__TASK ITEM__: Print exactly those lines that run from the beginning of the data to the line bearing "Clock buffer | 6 | 82.58", inclusive.

__DATASET ENTRIES__:
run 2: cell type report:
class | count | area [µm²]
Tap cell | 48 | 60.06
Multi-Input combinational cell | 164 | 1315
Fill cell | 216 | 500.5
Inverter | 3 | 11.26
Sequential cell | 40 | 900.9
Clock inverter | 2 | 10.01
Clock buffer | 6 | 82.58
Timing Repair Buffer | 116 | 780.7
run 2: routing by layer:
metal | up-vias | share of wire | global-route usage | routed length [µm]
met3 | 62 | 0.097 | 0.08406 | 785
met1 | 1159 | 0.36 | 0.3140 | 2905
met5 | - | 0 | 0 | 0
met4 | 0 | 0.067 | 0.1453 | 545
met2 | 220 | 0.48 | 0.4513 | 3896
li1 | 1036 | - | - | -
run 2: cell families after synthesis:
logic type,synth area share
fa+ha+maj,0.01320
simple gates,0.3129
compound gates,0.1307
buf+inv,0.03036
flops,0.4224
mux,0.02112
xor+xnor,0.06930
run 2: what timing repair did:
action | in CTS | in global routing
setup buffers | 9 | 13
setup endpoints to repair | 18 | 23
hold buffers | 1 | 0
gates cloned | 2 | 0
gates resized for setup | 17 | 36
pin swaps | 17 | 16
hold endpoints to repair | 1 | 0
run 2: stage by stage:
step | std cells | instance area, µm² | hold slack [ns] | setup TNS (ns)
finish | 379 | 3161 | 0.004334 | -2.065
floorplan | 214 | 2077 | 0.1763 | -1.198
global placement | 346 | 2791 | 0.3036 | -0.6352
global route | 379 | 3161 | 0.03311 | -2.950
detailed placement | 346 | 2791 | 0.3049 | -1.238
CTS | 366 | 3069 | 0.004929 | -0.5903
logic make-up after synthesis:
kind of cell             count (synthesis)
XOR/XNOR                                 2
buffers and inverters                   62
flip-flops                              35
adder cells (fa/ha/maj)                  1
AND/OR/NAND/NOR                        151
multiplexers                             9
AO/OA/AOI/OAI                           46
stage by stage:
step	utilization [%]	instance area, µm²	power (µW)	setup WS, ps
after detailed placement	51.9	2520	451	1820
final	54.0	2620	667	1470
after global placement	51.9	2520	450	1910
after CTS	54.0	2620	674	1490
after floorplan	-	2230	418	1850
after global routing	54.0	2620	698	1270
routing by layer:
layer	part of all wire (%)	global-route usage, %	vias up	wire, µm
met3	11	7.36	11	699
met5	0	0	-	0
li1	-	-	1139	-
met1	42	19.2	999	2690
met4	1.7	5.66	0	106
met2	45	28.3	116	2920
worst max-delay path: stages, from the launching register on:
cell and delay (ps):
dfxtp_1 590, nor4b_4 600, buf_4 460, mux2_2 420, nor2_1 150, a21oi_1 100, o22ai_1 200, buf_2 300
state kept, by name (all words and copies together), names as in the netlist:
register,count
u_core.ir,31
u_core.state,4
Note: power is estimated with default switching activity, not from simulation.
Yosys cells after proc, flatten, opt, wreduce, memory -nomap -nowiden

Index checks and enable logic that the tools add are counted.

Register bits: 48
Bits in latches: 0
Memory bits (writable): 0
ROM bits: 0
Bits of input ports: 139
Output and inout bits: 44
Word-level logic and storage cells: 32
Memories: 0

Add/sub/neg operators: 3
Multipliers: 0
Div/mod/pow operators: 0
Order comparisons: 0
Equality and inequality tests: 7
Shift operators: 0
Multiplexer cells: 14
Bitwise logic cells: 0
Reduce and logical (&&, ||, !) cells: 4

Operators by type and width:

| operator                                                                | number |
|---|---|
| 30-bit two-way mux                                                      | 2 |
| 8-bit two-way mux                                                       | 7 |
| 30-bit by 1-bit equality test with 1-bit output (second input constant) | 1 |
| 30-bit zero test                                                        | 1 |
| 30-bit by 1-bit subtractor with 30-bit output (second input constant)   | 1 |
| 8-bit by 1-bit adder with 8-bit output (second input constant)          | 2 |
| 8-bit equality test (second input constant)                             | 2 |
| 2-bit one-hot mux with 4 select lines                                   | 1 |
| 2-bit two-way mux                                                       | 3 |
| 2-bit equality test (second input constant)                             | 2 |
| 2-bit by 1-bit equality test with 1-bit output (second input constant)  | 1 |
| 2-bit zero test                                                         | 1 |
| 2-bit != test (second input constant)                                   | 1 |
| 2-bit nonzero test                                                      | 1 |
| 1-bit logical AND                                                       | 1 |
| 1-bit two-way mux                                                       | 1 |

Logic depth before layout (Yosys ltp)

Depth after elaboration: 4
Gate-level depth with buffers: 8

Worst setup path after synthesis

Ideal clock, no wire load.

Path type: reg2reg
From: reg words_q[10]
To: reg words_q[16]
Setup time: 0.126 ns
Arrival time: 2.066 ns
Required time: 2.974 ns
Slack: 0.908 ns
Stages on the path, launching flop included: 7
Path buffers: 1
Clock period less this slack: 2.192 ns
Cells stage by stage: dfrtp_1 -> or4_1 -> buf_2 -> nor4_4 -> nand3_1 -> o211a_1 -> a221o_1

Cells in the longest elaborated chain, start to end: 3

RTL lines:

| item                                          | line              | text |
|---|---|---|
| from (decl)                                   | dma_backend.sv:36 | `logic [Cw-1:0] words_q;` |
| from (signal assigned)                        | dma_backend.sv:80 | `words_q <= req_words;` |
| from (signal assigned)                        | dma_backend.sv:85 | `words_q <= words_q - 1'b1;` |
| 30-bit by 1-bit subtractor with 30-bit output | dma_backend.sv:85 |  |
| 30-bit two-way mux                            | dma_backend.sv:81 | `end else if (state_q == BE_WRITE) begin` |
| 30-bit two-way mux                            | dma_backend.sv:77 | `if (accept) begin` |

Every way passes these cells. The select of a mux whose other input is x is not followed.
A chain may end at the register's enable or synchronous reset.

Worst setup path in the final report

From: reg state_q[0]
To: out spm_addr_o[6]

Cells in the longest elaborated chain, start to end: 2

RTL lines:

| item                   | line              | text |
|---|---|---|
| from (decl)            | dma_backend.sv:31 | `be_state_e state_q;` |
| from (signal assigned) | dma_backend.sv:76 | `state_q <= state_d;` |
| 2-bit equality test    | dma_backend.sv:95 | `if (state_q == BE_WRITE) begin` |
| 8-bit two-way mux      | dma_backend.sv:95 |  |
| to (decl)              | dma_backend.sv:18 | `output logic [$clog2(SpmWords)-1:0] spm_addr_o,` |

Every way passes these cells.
$ cat config.mk
export PLATFORM = sky130hd
export DESIGN_NAME = dma_frontend
export DESIGN_NICKNAME = d
export VERILOG_FILES = /design/src/verilog/dma_cfg_pkg.sv /design/src/verilog/dma_burst_pkg.sv /design/src/verilog/dma_frontend.sv
export SDC_FILE = /design/constraint.sdc
export NUM_CORES = 1
export LEC_CHECK = 0
export ABC_AREA = 1
export BUFFER_PORTS_ARGS = -buffer_cell sky130_fd_sc_hd__clkbuf_2
export CAP_MARGIN = 20
export CORE_MARGIN = 10
export CORE_UTILIZATION = 36
export CTS_CLUSTER_DIAMETER = 200
export DETAILED_ROUTE_END_ITERATION = 10
export PLACE_DENSITY = 0.62
export SYNTH_ARGS = -nofsm -noshare
export SYNTH_HDL_FRONTEND = slang
export SYNTH_SLANG_ARGS = --single-unit
$ cat constraint.sdc
create_clock -name clk_i -period 3.8 [get_ports clk_i]
set_input_delay 0.19 -clock clk_i [delete_from_list [all_inputs] [get_ports clk_i]]
set_output_delay 0.19 -clock clk_i [all_outputs]
set_load 0.01 [all_outputs]
[src/verilog/isa_pkg.sv]
/*
 * isa_pkg: RV64I encoding definitions. Holds the opcode and funct3 codes,
 * the ALU operation set and the instruction word with its format views.
 */
`default_nettype none

package isa_pkg;

    localparam int xlen = 64;  // data path width

    // major opcodes, bits [6:0]
    localparam logic [6:0] op_lui     = 7'b0110111;
    localparam logic [6:0] op_auipc   = 7'b0010111;
    localparam logic [6:0] op_jal     = 7'b1101111;
    localparam logic [6:0] op_jalr    = 7'b1100111;
    localparam logic [6:0] op_branch  = 7'b1100011;
    localparam logic [6:0] op_load    = 7'b0000011;
    localparam logic [6:0] op_store   = 7'b0100011;
    localparam logic [6:0] op_opimm   = 7'b0010011;
    localparam logic [6:0] op_op      = 7'b0110011;
    localparam logic [6:0] op_opimm32 = 7'b0011011;
    localparam logic [6:0] op_op32    = 7'b0111011;
    localparam logic [6:0] op_system  = 7'b1110011;

    // funct3 for the integer ops
    localparam logic [2:0] f3_add_sub = 3'b000;
    localparam logic [2:0] f3_sll     = 3'b001;
    localparam logic [2:0] f3_slt     = 3'b010;
    localparam logic [2:0] f3_sltu    = 3'b011;
    localparam logic [2:0] f3_xor     = 3'b100;
    localparam logic [2:0] f3_srl_sra = 3'b101;
    localparam logic [2:0] f3_or      = 3'b110;
    localparam logic [2:0] f3_and     = 3'b111;

    typedef enum logic [3:0] {
        add, sub, sll, slt, sltu, xor_op, srl, sra, or_op, and_op, pass_b, addw, subw
    } alu_op_e;

    typedef struct packed {
        logic [6:0] funct7;
        logic [4:0] rs2;
        logic [4:0] rs1;
        logic [2:0] funct3;
        logic [4:0] rd;
        logic [6:0] opcode;
    } r_fmt_t;

    typedef struct packed {
        logic [11:0] imm_11_0;
        logic [4:0]  rs1;
        logic [2:0]  funct3;
        logic [4:0]  rd;
        logic [6:0]  opcode;
    } i_fmt_t;

    typedef struct packed {
        logic [6:0] imm_11_5;
        logic [4:0] rs2;
        logic [4:0] rs1;
        logic [2:0] funct3;
        logic [4:0] imm_4_0;
        logic [6:0] opcode;
    } s_fmt_t;

    typedef struct packed {
        logic       imm_12;
        logic [5:0] imm_10_5;
        logic [4:0] rs2;
        logic [4:0] rs1;
        logic [2:0] funct3;
        logic [3:0] imm_4_1;
        logic       imm_11;
        logic [6:0] opcode;
    } b_fmt_t;

    typedef struct packed {
        logic [19:0] imm_31_12;
        logic [4:0]  rd;
        logic [6:0]  opcode;
    } u_fmt_t;

    typedef struct packed {
        logic       imm_20;
        logic [9:0] imm_10_1;
        logic       imm_11;
        logic [7:0] imm_19_12;
        logic [4:0] rd;
        logic [6:0] opcode;
    } j_fmt_t;

    // one 32-bit word, read through whichever format the opcode calls for
    typedef union packed {
        logic [31:0] raw;
        r_fmt_t      r_fmt;
        i_fmt_t      i_fmt;
        s_fmt_t      s_fmt;
        b_fmt_t      b_fmt;
        u_fmt_t      u_fmt;
        j_fmt_t      j_fmt;
    } inst_u;

endpackage

`default_nettype wire
[src/verilog/pipe_pkg.sv]
/*
 * pipe_pkg: pipeline bundles passed between decode and the later stages,
 * i.e. the control word, forwarded results and the decode stage output.
 */
`default_nettype none

package pipe_pkg;

    import isa_pkg::*;

    // write-back data source
    localparam logic [1:0] wr_sel_alu = 2'd0;
    localparam logic [1:0] wr_sel_mem = 2'd1;
    localparam logic [1:0] wr_sel_pc4 = 2'd2;

    typedef struct packed {
        logic       rf_wr_en;
        logic [1:0] rf_wr_sel;
        logic       do_jump;
        logic       is_branch;
        logic [2:0] br_type;     // branch funct3
        logic       alu_a_sel;   // 1 = pc
        logic       alu_b_sel;   // 1 = immediate
        alu_op_e    alu_ctrl;
        logic [2:0] dm_rd_ctrl;  // 0 = none, else funct3 + 1
        logic [2:0] dm_wr_ctrl;
        logic       is_debug;
    } ctrl_t;

    // result a later stage can hand back
    typedef struct packed {
        logic            wr_en;
        logic [4:0]      rd;
        logic [xlen-1:0] data;
    } fwd_src_t;

    typedef struct packed {
        logic [xlen-1:0] pc;
        logic [4:0]      rd;
        logic [4:0]      rs1;
        logic [4:0]      rs2;
        logic [xlen-1:0] imm;
        ctrl_t           ctrl;
    } id_out_t;

endpackage

`default_nettype wire

[src/verilog/decode_top.sv]
/*
 * decode_top: instruction decode slice. Connects the stage register, the
 * register file and the operand forwarding.
 */
`default_nettype none

module decode_top
    import isa_pkg::*;
    import pipe_pkg::*;
(
    input  wire              clk,
    input  wire              reset,
    input  wire              stall,
    input  wire              flush,
    input  wire inst_u       instruction,
    input  wire [xlen-1:0]   pc,
    input  wire fwd_src_t    ex_fwd,
    input  wire fwd_src_t    mem_fwd,
    input  wire fwd_src_t    wb_wr,
    output id_out_t          id_out,
    output logic [xlen-1:0]  rs1_data,
    output logic [xlen-1:0]  rs2_data
);

    logic [xlen-1:0] rf_rs1_data;  // raw array reads
    logic [xlen-1:0] rf_rs2_data;

    id_stage u_id_stage (
        .clk         (clk),
        .reset       (reset),
        .stall       (stall),
        .flush       (flush),
        .instruction (instruction),
        .pc          (pc),
        .id_out      (id_out)
    );

    reg_file u_reg_file (
        .clk      (clk),
        .reset    (reset),
        .rs1      (id_out.rs1),
        .rs2      (id_out.rs2),
        .wb_wr    (wb_wr),
        .rs1_data (rf_rs1_data),
        .rs2_data (rf_rs2_data)
    );

    forward_unit u_forward_unit (
        .rs1         (id_out.rs1),
        .rs2         (id_out.rs2),
        .ex_fwd      (ex_fwd),
        .mem_fwd     (mem_fwd),
        .rf_rs1_data (rf_rs1_data),
        .rf_rs2_data (rf_rs2_data),
        .rs1_data    (rs1_data),
        .rs2_data    (rs2_data)
    );

endmodule

`default_nettype wire

[src/verilog/id_stage.sv]
/*
 * id_stage: ID/EX stage register. Decodes the incoming instruction,
 * latches control, pc and the instruction word, and handles stall and
 * flush. The immediate is rebuilt from the latched word.
 */
`default_nettype none

module id_stage
    import isa_pkg::*;
    import pipe_pkg::*;
(
    input  wire              clk,
    input  wire              reset,
    input  wire              stall,
    input  wire              flush,
    input  wire inst_u       instruction,
    input  wire [xlen-1:0]   pc,
    output id_out_t          id_out
);

    ctrl_t           ctrl_d;
    ctrl_t           ctrl_q;
    inst_u           inst_q;
    logic [xlen-1:0] pc_q;
    logic [xlen-1:0] imm;

    ctrl_decoder u_ctrl_decoder (
        .inst (instruction),
        .ctrl (ctrl_d)
    );

    imm_gen u_imm_gen (
        .inst (inst_q),
        .imm  (imm)
    );

    always_ff @(posedge clk or negedge reset) begin
        if (!reset) begin
            ctrl_q <= '0;
            inst_q <= '0;
            pc_q   <= '0;
        end else if (flush) begin       // bubble, wins over stall
            ctrl_q <= '0;
            inst_q <= '0;
            pc_q   <= '0;
        end else if (!stall) begin
            ctrl_q <= ctrl_d;
            inst_q <= instruction;
            pc_q   <= pc;
        end
    end

    // register fields sit in the same place for every format
    always_comb begin
        id_out.pc   = pc_q;
        id_out.rd   = inst_q.r_fmt.rd;
        id_out.rs1  = inst_q.r_fmt.rs1;
        id_out.rs2  = inst_q.r_fmt.rs2;
        id_out.imm  = imm;
        id_out.ctrl = ctrl_q;
    end

    // a flushed slot must not write registers or memory
    a_flush_bubble: assert property (
        @(posedge clk) disable iff (!reset)
        flush |=> (!id_out.ctrl.rf_wr_en && id_out.ctrl.dm_wr_ctrl == 3'd0)
    );

endmodule

`default_nettype wire

[src/verilog/forward_unit.sv]
/*
 * forward_unit: picks each source operand from EX, then MEM, then the
 * register file. Address x0 is never forwarded.
 */
`default_nettype none

module forward_unit
    import isa_pkg::*;
    import pipe_pkg::*;
(
    input  wire [4:0]        rs1,
    input  wire [4:0]        rs2,
    input  wire fwd_src_t    ex_fwd,
    input  wire fwd_src_t    mem_fwd,
    input  wire [xlen-1:0]   rf_rs1_data,
    input  wire [xlen-1:0]   rf_rs2_data,
    output logic [xlen-1:0]  rs1_data,
    output logic [xlen-1:0]  rs2_data
);

    function automatic logic [xlen-1:0] pick(input logic [4:0] addr,
                                             input logic [xlen-1:0] rf_data,
                                             input fwd_src_t ex, input fwd_src_t mem);
        if (addr == 5'd0) return rf_data;               // rf gives zero here
        if (ex.wr_en && ex.rd == addr) return ex.data;  // youngest first
        if (mem.wr_en && mem.rd == addr) return mem.data;
        return rf_data;
    endfunction

    assign rs1_data = pick(rs1, rf_rs1_data, ex_fwd, mem_fwd);
    assign rs2_data = pick(rs2, rf_rs2_data, ex_fwd, mem_fwd);

endmodule

`default_nettype wire

[src/verilog/reg_file.sv]
/*
 * reg_file: 32 x 64 integer register file, two asynchronous reads and one
 * write port. x0 reads zero; a same-cycle write is visible on the reads.
 */
`default_nettype none

module reg_file
    import isa_pkg::*;
    import pipe_pkg::*;
(
    input  wire              clk,
    input  wire              reset,
    input  wire [4:0]        rs1,
    input  wire [4:0]        rs2,
    input  wire fwd_src_t    wb_wr,
    output logic [xlen-1:0]  rs1_data,
    output logic [xlen-1:0]  rs2_data
);

    logic [xlen-1:0] regs [32];
    logic            wr_hit;

    assign wr_hit = wb_wr.wr_en && (wb_wr.rd != 5'd0);

    always_ff @(posedge clk or negedge reset) begin
        if (!reset) begin
            for (int i = 0; i < 32; i++) begin
                regs[i] <= '0;
            end
        end else if (wr_hit) begin
            regs[wb_wr.rd] <= wb_wr.data;
        end
    end

    // read side, write-through ahead of the array
    assign rs1_data = (rs1 == 5'd0)               ? '0         :
                      (wr_hit && wb_wr.rd == rs1) ? wb_wr.data : regs[rs1];
    assign rs2_data = (rs2 == 5'd0)               ? '0         :
                      (wr_hit && wb_wr.rd == rs2) ? wb_wr.data : regs[rs2];

    // attempted writes to x0 must leave it at zero
    a_x0_zero: assert property (
        @(posedge clk) disable iff (!reset)
        (wb_wr.wr_en && wb_wr.rd == 5'd0) |=> (regs[0] == '0)
    );

endmodule

`default_nettype wire

[src/verilog/imm_gen.sv]
/*
 * imm_gen: rebuilds the sign-extended immediate of the I, S, B, U or J
 * format selected by the opcode. Other opcodes give zero.
 */
`default_nettype none

module imm_gen
    import isa_pkg::*;
(
    input  wire inst_u       inst,
    output logic [xlen-1:0]  imm
);

    always_comb begin
        case (inst.raw[6:0])
            op_jalr, op_load, op_opimm, op_opimm32, op_system:
                imm = {{52{inst.i_fmt.imm_11_0[11]}}, inst.i_fmt.imm_11_0};
            op_store:
                imm = {{52{inst.s_fmt.imm_11_5[6]}}, inst.s_fmt.imm_11_5,
                       inst.s_fmt.imm_4_0};
            op_branch:
                imm = {{51{inst.b_fmt.imm_12}}, inst.b_fmt.imm_12, inst.b_fmt.imm_11,
                       inst.b_fmt.imm_10_5, inst.b_fmt.imm_4_1, 1'b0};  // halfword offset
            op_lui, op_auipc:
                imm = {{32{inst.u_fmt.imm_31_12[19]}}, inst.u_fmt.imm_31_12, 12'b0};
            op_jal:
                imm = {{43{inst.j_fmt.imm_20}}, inst.j_fmt.imm_20, inst.j_fmt.imm_19_12,
                       inst.j_fmt.imm_11, inst.j_fmt.imm_10_1, 1'b0};
            default:
                imm = '0;  // r-type and unknown
        endcase
    end

endmodule

`default_nettype wire

[src/verilog/ctrl_decoder.sv]
/*
 * ctrl_decoder: combinational table from opcode, funct3 and funct7 to the
 * pipeline control word. Unknown opcodes decode to an all-zero bubble.
 */
`default_nettype none

module ctrl_decoder
    import isa_pkg::*;
    import pipe_pkg::*;
(
    input  wire inst_u inst,
    output ctrl_t      ctrl
);

    logic [2:0] funct3;
    logic       f7_b5;

    assign funct3 = inst.r_fmt.funct3;
    assign f7_b5  = inst.r_fmt.funct7[5];

    // integer op from funct3; word forms only differ for add/sub
    function automatic alu_op_e alu_sel(input logic [2:0] f3, input logic alt,
                                        input logic imm_form, input logic word);
        alu_op_e op;
        case (f3)
            f3_add_sub: begin
                if (alt && !imm_form) op = sub;  // no subi
                else op = add;
            end
            f3_sll:  op = sll;
            f3_slt:  op = slt;
            f3_sltu: op = sltu;
            f3_xor:  op = xor_op;
            f3_srl_sra: begin
                if (alt) op = sra;
                else op = srl;
            end
            f3_or:   op = or_op;
            f3_and:  op = and_op;
            default: op = add;
        endcase
        if (word && op == add) op = addw;
        if (word && op == sub) op = subw;
        return op;
    endfunction

    always_comb begin
        ctrl = '0;
        case (inst.r_fmt.opcode)
            op_op, op_op32: begin
                ctrl.rf_wr_en  = 1'b1;
                ctrl.rf_wr_sel = wr_sel_alu;
                ctrl.alu_ctrl  = alu_sel(funct3, f7_b5, 1'b0, inst.r_fmt.opcode == op_op32);
            end
            op_opimm, op_opimm32: begin
                ctrl.rf_wr_en  = 1'b1;
                ctrl.alu_b_sel = 1'b1;
                ctrl.alu_ctrl  = alu_sel(funct3, f7_b5, 1'b1,
                                         inst.i_fmt.opcode == op_opimm32);
            end
            op_load: begin
                ctrl.rf_wr_en   = 1'b1;
                ctrl.rf_wr_sel  = wr_sel_mem;
                ctrl.alu_b_sel  = 1'b1;
                ctrl.alu_ctrl   = add;              // base + offset
                ctrl.dm_rd_ctrl = funct3 + 3'd1;
            end
            op_store: begin
                ctrl.alu_b_sel  = 1'b1;
                ctrl.alu_ctrl   = add;
                ctrl.dm_wr_ctrl = inst.s_fmt.funct3 + 3'd1;
            end
            op_branch: begin
                ctrl.is_branch = 1'b1;
                ctrl.br_type   = inst.b_fmt.funct3;
                ctrl.alu_ctrl  = sub;               // compare rs1 - rs2
            end
            op_jal: begin
                ctrl.rf_wr_en  = 1'b1;
                ctrl.rf_wr_sel = wr_sel_pc4;
                ctrl.do_jump   = 1'b1;
                ctrl.alu_a_sel = 1'b1;              // target = pc + imm
                ctrl.alu_b_sel = 1'b1;
                ctrl.alu_ctrl  = add;
            end
            op_jalr: begin
                ctrl.rf_wr_en  = 1'b1;
                ctrl.rf_wr_sel = wr_sel_pc4;
                ctrl.do_jump   = 1'b1;
                ctrl.alu_b_sel = 1'b1;              // target = rs1 + imm
                ctrl.alu_ctrl  = add;
            end
            op_lui: begin
                ctrl.rf_wr_en  = 1'b1;
                ctrl.alu_b_sel = 1'b1;
                ctrl.alu_ctrl  = pass_b;
            end
            op_auipc: begin
                ctrl.rf_wr_en  = 1'b1;
                ctrl.alu_a_sel = 1'b1;
                ctrl.alu_b_sel = 1'b1;
                ctrl.alu_ctrl  = add;
            end
            op_system: begin
                ctrl.is_debug = 1'b1;               // no csr support
            end
            default: ctrl = '0;
        endcase
    end

endmodule

`default_nettype wire

[config.mk]
export PLATFORM = sky130hd
export DESIGN_NAME = decode_top
export DESIGN_NICKNAME = d
export VERILOG_FILES = /design/src/verilog/isa_pkg.sv /design/src/verilog/pipe_pkg.sv /design/src/verilog/decode_top.sv /design/src/verilog/id_stage.sv /design/src/verilog/forward_unit.sv /design/src/verilog/reg_file.sv /design/src/verilog/imm_gen.sv /design/src/verilog/ctrl_decoder.sv
export SDC_FILE = /design/constraint.sdc
export NUM_CORES = 2
export LEC_CHECK = 0
export BUFFER_PORTS_ARGS = -buffer_cell sky130_fd_sc_hd__buf_2
export CAP_MARGIN = 10
export CELL_PAD_IN_SITES_DETAIL_PLACEMENT = 1
export CELL_PAD_IN_SITES_GLOBAL_PLACEMENT = 2
export CORE_MARGIN = 2
export CORE_UTILIZATION = 49
export CTS_CLUSTER_SIZE = 28
export DETAILED_ROUTE_END_ITERATION = 7
export PLACE_DENSITY = 0.93
export SLEW_MARGIN = 25
export SYNTH_ARGS = -nofsm -noshare
export SYNTH_HDL_FRONTEND = slang
export SYNTH_SLANG_ARGS = --single-unit
export TNS_END_PERCENT = 10
[constraint.sdc]
create_clock -name clk -period 4.1 [get_ports clk]
set_clock_uncertainty 0.2 [all_clocks]
set_input_delay 0.41 -clock clk [delete_from_list [all_inputs] [get_ports clk]]
set_output_delay 0.41 -clock clk [all_outputs]
set_load 0.05 [all_outputs]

__EXERCISE ANSWER__:
run 2: cell type report:
class | count | area [µm²]
Tap cell | 48 | 60.06
Multi-Input combinational cell | 164 | 1315
Fill cell | 216 | 500.5
Inverter | 3 | 11.26
Sequential cell | 40 | 900.9
Clock inverter | 2 | 10.01
Clock buffer | 6 | 82.58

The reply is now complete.